The problem: For the string "metrics", search the entries below and copy every line where it appears.

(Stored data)
☆ ☆ ☆ ☆ ☆
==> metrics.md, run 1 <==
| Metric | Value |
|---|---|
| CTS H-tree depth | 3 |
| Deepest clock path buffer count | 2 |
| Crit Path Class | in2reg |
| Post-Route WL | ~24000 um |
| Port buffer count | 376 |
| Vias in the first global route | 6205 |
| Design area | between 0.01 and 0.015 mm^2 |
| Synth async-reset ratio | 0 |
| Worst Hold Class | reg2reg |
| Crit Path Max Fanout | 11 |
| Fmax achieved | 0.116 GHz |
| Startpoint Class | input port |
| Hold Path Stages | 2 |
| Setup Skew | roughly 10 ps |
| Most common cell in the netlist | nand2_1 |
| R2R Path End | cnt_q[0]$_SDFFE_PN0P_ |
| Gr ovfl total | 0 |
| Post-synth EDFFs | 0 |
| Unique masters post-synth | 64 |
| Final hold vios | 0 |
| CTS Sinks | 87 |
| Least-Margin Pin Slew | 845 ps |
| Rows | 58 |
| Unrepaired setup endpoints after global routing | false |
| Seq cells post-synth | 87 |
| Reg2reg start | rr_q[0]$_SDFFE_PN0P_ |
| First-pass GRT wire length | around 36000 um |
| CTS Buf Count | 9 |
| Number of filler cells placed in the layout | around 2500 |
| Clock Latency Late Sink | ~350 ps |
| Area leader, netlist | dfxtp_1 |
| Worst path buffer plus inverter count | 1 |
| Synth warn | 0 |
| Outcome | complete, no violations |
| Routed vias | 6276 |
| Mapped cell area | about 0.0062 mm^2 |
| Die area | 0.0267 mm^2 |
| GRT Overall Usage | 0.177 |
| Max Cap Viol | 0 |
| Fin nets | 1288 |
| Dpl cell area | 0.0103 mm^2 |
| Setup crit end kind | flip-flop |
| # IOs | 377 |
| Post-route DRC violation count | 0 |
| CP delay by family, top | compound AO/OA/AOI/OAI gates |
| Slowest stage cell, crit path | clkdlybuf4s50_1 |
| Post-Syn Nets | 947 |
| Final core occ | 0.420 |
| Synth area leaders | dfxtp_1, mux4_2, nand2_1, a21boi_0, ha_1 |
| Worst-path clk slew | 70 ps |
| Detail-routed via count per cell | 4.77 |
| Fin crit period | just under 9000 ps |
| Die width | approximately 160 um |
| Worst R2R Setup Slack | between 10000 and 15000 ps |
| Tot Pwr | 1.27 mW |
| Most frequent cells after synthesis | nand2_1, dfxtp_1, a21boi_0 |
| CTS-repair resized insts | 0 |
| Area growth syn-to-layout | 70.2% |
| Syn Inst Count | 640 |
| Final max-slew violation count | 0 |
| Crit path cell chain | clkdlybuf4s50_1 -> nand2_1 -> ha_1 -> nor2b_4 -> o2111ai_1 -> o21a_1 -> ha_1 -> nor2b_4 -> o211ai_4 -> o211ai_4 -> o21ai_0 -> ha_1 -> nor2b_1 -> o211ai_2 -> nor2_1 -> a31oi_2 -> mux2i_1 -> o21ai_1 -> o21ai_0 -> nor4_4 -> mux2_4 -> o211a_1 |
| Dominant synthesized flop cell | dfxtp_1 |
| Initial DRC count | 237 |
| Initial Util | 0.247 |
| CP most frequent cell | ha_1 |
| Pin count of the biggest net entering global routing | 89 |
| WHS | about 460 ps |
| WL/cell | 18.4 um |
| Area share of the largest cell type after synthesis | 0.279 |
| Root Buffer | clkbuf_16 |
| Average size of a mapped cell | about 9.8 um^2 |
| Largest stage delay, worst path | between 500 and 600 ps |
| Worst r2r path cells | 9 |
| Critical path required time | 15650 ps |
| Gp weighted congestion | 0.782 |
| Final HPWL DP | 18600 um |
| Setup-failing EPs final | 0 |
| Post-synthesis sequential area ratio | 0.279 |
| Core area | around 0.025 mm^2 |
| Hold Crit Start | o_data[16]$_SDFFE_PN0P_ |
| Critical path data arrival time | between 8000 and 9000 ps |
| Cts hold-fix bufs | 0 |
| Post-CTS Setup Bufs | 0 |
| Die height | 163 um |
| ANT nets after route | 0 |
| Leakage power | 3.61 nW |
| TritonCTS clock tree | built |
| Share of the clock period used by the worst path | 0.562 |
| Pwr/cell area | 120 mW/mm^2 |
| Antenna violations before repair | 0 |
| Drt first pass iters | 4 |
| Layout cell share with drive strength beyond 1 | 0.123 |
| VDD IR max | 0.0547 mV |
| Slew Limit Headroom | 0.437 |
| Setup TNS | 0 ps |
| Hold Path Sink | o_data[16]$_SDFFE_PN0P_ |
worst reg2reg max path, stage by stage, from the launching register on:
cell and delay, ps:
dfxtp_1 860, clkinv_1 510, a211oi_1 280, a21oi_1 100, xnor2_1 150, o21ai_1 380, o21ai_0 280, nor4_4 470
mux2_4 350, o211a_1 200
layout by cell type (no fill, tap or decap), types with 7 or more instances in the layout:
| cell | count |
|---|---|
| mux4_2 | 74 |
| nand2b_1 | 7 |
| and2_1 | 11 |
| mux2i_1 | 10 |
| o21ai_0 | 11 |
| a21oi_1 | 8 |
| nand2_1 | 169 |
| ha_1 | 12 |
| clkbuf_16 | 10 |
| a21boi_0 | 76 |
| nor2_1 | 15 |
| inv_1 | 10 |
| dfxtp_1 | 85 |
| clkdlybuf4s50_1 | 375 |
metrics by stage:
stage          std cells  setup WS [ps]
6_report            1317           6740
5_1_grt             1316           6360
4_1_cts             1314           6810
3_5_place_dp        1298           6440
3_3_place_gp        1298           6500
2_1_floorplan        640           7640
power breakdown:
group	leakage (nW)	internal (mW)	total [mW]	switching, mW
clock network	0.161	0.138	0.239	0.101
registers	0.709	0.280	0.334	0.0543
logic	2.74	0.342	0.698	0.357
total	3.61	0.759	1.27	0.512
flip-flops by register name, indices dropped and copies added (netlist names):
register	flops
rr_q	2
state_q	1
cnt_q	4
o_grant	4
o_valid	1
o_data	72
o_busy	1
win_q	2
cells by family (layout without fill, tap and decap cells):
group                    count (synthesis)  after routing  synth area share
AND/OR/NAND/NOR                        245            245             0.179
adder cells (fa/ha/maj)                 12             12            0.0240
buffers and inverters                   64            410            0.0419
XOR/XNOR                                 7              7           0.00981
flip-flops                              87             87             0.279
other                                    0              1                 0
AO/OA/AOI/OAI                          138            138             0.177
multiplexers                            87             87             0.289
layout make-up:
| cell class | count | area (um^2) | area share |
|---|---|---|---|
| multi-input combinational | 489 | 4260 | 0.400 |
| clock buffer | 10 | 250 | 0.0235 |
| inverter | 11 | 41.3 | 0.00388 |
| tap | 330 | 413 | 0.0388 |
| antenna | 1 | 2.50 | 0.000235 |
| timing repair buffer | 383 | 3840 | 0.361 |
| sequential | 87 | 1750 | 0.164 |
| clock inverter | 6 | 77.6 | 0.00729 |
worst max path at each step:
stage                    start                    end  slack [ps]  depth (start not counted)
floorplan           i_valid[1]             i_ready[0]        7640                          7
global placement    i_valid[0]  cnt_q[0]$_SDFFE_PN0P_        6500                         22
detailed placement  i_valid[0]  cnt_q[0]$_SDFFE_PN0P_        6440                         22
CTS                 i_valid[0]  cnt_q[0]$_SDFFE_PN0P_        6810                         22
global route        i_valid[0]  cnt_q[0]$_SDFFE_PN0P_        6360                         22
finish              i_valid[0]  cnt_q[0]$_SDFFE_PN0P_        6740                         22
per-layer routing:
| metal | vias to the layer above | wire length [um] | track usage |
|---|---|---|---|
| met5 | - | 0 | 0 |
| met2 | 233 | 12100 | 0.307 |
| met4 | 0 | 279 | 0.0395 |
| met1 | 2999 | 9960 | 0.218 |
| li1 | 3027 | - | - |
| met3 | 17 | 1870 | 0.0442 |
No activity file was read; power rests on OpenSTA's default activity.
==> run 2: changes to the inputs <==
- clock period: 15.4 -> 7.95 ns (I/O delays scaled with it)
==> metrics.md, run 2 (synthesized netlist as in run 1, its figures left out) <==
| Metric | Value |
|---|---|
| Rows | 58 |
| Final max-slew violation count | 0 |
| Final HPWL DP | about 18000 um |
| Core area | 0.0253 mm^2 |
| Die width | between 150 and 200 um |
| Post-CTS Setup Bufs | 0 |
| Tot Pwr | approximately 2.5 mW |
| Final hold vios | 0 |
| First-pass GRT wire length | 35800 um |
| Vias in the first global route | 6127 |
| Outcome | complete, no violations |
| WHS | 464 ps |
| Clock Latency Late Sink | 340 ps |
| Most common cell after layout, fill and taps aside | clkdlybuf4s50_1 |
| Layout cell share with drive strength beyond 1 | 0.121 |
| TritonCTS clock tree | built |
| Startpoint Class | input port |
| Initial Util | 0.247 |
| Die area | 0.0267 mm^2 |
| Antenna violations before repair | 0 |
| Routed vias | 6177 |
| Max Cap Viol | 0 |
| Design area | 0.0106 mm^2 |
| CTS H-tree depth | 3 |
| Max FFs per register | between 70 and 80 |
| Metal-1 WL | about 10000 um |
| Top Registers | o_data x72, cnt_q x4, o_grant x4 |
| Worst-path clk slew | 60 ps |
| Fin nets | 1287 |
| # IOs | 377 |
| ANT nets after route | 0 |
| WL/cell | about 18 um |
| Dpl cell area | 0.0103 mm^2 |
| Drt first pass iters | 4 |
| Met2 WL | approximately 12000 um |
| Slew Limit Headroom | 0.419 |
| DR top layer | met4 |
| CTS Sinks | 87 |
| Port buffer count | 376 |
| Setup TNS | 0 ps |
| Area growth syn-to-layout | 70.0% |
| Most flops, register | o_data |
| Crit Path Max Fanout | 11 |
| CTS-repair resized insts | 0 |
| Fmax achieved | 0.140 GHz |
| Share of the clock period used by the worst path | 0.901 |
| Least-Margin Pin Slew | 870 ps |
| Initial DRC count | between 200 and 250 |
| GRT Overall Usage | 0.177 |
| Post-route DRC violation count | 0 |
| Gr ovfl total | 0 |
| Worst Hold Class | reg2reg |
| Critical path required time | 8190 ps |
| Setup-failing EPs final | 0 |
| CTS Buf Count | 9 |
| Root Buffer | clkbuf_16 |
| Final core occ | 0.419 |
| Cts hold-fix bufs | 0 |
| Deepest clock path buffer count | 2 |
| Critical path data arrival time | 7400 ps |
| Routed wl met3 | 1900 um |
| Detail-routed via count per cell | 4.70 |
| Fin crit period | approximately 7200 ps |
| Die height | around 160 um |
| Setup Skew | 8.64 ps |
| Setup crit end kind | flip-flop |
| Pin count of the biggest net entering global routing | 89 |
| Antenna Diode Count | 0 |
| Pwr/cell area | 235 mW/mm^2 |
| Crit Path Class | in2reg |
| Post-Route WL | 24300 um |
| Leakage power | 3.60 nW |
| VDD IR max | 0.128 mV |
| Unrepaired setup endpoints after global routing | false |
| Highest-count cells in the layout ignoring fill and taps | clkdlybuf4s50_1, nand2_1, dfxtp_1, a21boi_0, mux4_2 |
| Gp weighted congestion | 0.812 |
☆ ☆ ☆ ☆ ☆
Task result:
==> metrics.md, run 1 <==
metrics by stage:
==> metrics.md, run 2 (synthesized netlist as in run 1, its figures left out) <==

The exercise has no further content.